Companioning: The second phase of compassion

One of the less developed notions from the parable of the Good Samaritan is the concept of companionship. In the biblical narrative in Luke’s gospel, we read of the threefold commitment of the Samaritan to care for the suffering neighbour: arriving, being with and staying:

But a Samaritan, as he traveled, came where the man was; and when he saw him, he took pity on him. He went to him and bandaged his wounds, pouring on oil and wine. Then he put the man on his own donkey, brought him to an inn and took care of him. The next day he took out two denarii and gave them to the innkeeper. ‘Look after him,’ he said, ‘and when I return, I will reimburse you for any extra expense you may have.’ said, ‘and when I return, I will reimburse you for any extra expense you may have.’ Luke 10:33–35

Entering into the situation of the suffering other is at the centre of compassionate action. Among the more persistent impediments to authentic pastoral action in the situation of suffering is this phase of companionship or entering into the suffering of others with active help. As I have argued elsewhere:

We need to see at the beginning of our efforts toward compassion that there is an unconscious move away from those who suffer. This subtle despising of the afflicted can be reinforced and, despite feelings of empathy or pity, may result in the avoidance of the reality of the situation of those who suffer. (Zylla 2012:94)

We must, therefore, distinguish between the emotions of pity and sympathy which, while related to compassion, fail to inhabit the more nuanced aspects of desire to see the suffering of others eliminated and the action of responsible engagement with the situation and its constituent demands. This requires a threefold enactment of response to the situation in front of us: the art of arriving, the ministry of ‘being with’ and the risk of staying.

The art of arriving

Upon seeing the serious situation of a neighbour, we are immediately confronted with a choice which is the first step of compassionate companionship. The choice is to ‘move towards’ or to ‘move away’ from suffering. It is deliberately one or the other. Compassion, in its essence, includes the art of arriving. The compassionate impulse begins with seeing, but it moves to action as we show up in the situation with active help. The essence of compassion, at least as we encounter it in the Parable of the Good Samaritan that the Priest and the Levite both ‘saw’ and ‘passed by’ while the Samaritan, upon seeing the wounded man, took pity on him and moved towards him with active help.

There are barriers, however, to showing up in the situations and dilemmas of others. Any number of things can prevent us from inaction in the face of a situation of the needful neighbour. While further reflection may reveal more barriers, I would identify three for consideration: Preoccupation, miscalculation and fear.

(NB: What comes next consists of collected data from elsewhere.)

### src/rtl/serial_adder.sv
// Bit-serial adder: one full-adder cell plus a carry flip-flop, LSB first.
// An addition takes WIDTH cycles in RUN, followed by a single DONE cycle.
//   clk   : clock, rising edge
//   rst   : synchronous, active-high reset
//   start : begin an addition (sampled in IDLE or DONE)
//   a, b  : operands, cin: carry-in (sampled with start)
//   busy  : high in RUN
//   done  : one-cycle pulse when s/c have just been updated
//   s, c  : registered sum and carry-out of a+b+cin
module serial_adder #(
  parameter int unsigned WIDTH = 8
) (
  input  logic             clk,
  input  logic             rst,
  input  logic             start,
  input  logic [WIDTH-1:0] a,
  input  logic [WIDTH-1:0] b,
  input  logic             cin,
  output logic             busy,
  output logic             done,
  output logic [WIDTH-1:0] s,
  output logic             c
);

  localparam int unsigned CW = $clog2(WIDTH) + 1;

  typedef enum logic [1:0] {
    IDLE = 2'd0,
    RUN  = 2'd1,
    DONE = 2'd2
  } state_t;

  state_t           state_q, state_d;
  logic [WIDTH-1:0] opa_q, opb_q;
  logic [WIDTH-1:0] s_q;
  logic [WIDTH-1:0] sum_d;
  logic [CW-1:0]    cnt_q;
  logic             carry_q, c_q;
  logic             fa_sum, fa_carry, last_bit;

  // Full-adder cell on the operand LSBs.
  always_comb begin
    fa_sum   = opa_q[0] ^ opb_q[0] ^ carry_q;
    fa_carry = (opa_q[0] & opb_q[0]) | (opa_q[0] & carry_q) | (opb_q[0] & carry_q);
    last_bit = (cnt_q == CW'(WIDTH - 1));
  end

  // Internal sum shift register keeps only the WIDTH-1 bits already produced;
  // the bit being produced now completes the word, so no register bit is ever
  // shifted out unused and WIDTH=1 needs no storage at all.
  if (WIDTH == 1) begin : g_w1
    always_comb sum_d = fa_sum;
  end else begin : g_wn
    logic [WIDTH-2:0] sum_q;

    always_comb sum_d = {fa_sum, sum_q};

    always_ff @(posedge clk) begin
      if (rst) begin
        sum_q <= '0;
      end else if (state_q == RUN) begin
        sum_q <= sum_d[WIDTH-1:1];
      end
    end
  end

  // State register.
  always_ff @(posedge clk) begin
    if (rst) begin
      state_q <= IDLE;
    end else begin
      state_q <= state_d;
    end
  end

  // Next-state logic.
  always_comb begin
    state_d = state_q;
    case (state_q)
      IDLE:    if (start) state_d = RUN;
      RUN:     if (last_bit) state_d = DONE;
      DONE:    state_d = start ? RUN : IDLE;
      default: state_d = IDLE;
    endcase
  end

  // Datapath: operand load, serial shifting, result capture.
  always_ff @(posedge clk) begin
    if (rst) begin
      opa_q   <= '0;
      opb_q   <= '0;
      carry_q <= 1'b0;
      cnt_q   <= '0;
      s_q     <= '0;
      c_q     <= 1'b0;
    end else begin
      case (state_q)
        IDLE, DONE: begin
          if (start) begin
            opa_q   <= a;
            opb_q   <= b;
            carry_q <= cin;
            cnt_q   <= '0;
          end
        end
        RUN: begin
          opa_q   <= opa_q >> 1;
          opb_q   <= opb_q >> 1;
          carry_q <= fa_carry;
          cnt_q   <= cnt_q + 1'b1;
          if (last_bit) begin
            s_q <= sum_d;
            c_q <= fa_carry;
          end
        end
        default: ;
      endcase
    end
  end

  // Outputs.
  always_comb begin
    busy = (state_q == RUN);
    done = (state_q == DONE);
    s    = s_q;
    c    = c_q;
  end

endmodule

Preoccupation and busyness are enormous inhibitors of compassion. We fill our lives with activities and tasks, many of which are mundane and not very extraordinary. However, these preoccupations distract us and indirectly reinforce our indifference to the situations by their sheer power over our lives. As S. Dennis Ford puts it ‘the competition for people’s attention, the avenues of ethical avoidance, are both numerous and constant’ (Ford 1985:32). In view of this tendency to fill our lives, it is clear that inculcating compassion requires a further step of undoing the process of what Ford calls, ‘habituation’. ‘We fail to act morally’, says Ford (1985):

because we fail to see anew the demands and possibilities of a situation; we see what we’ve always seen, we do what we’ve always done. Ethical decisions are secondary to our a priori routines and presuppositions. (p. 33)

So how, then, do we heighten our sensibility to the suffering of others and overcome the busyness and preoccupations that inhibit our compassion?

In his insightful work, Crossing the Unknown Sea, poet and philosopher David Whyte argues for what he terms ‘a good waking’. The spiritual practice of attention requires alertness to the world in front of us and a capacity to stir our senses towards the needs that we encounter in everyday experiences. Whyte (2001) describes it this way:

A good waking is a waking full of hearing, subtle seeing, and anticipation … A good waking has us listening and seeing in such a way that we are not immediately the center of the world, where we have time for the blessing of things as they are. A good waking is a spacious entry into a day where we are especially free from everything that needs to be done … We should apprentice ourselves to coming awake, treat it as a form of mastery. (p. 187)

Waking implies an unlearning of the habit of preoccupation. Apprenticing ourselves to the horizon that unfolds in front of us and embracing what it yields, good or bad, is part of what the practice of compassion requires.

A second barrier to compassion could be construed as a miscalculation of the importance of the situation in front of us. In the professional practice of nursing, Margreet van der Cingel (2009) suggests that gathering accurate information is crucial to discerning the situation’s demand. She says:

One needs to see what is salient … One needs to know the significance of the loss as the other person sees it. Without specific information this is a troublesome task because of the subjective meaning of a loss to someone. (p.128)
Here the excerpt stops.